(Stored items)
------------------------------------------------------------

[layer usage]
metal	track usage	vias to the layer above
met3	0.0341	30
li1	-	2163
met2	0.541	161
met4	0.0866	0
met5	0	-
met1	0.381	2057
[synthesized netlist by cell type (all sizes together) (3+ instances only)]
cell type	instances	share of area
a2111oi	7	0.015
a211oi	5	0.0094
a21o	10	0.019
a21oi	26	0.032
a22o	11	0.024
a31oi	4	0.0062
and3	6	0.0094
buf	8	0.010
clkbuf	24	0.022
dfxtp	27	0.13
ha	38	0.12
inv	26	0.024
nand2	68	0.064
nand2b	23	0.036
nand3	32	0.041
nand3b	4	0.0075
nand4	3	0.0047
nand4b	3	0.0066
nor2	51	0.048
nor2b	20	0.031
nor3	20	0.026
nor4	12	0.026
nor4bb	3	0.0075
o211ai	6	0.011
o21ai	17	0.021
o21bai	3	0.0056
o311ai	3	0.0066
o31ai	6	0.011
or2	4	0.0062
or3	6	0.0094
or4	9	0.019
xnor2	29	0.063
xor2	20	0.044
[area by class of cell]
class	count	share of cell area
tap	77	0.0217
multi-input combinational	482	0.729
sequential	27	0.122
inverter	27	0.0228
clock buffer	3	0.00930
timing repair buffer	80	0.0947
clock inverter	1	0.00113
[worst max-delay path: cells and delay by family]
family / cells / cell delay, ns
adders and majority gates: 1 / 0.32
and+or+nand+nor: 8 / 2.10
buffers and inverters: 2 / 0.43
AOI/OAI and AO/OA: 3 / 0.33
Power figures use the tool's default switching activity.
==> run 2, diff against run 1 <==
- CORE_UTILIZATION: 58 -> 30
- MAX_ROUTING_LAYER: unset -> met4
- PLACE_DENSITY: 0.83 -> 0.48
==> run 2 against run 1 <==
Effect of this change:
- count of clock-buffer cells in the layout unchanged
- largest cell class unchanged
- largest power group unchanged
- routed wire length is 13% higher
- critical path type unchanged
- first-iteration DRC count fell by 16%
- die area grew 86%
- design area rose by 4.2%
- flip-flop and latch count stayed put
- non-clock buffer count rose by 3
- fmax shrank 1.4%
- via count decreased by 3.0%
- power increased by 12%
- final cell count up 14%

------------------------------------------------------------

Your task
Print, exactly as they appear above, the lines running from the one with "- PLACE_DENSITY: 0.83 -> 0.48" through the final line.

Written answer
- PLACE_DENSITY: 0.83 -> 0.48
==> run 2 against run 1 <==
Effect of this change:
- count of clock-buffer cells in the layout unchanged
- largest cell class unchanged
- largest power group unchanged
- routed wire length is 13% higher
- critical path type unchanged
- first-iteration DRC count fell by 16%
- die area grew 86%
- design area rose by 4.2%
- flip-flop and latch count stayed put
- non-clock buffer count rose by 3
- fmax shrank 1.4%
- via count decreased by 3.0%
- power increased by 12%
- final cell count up 14%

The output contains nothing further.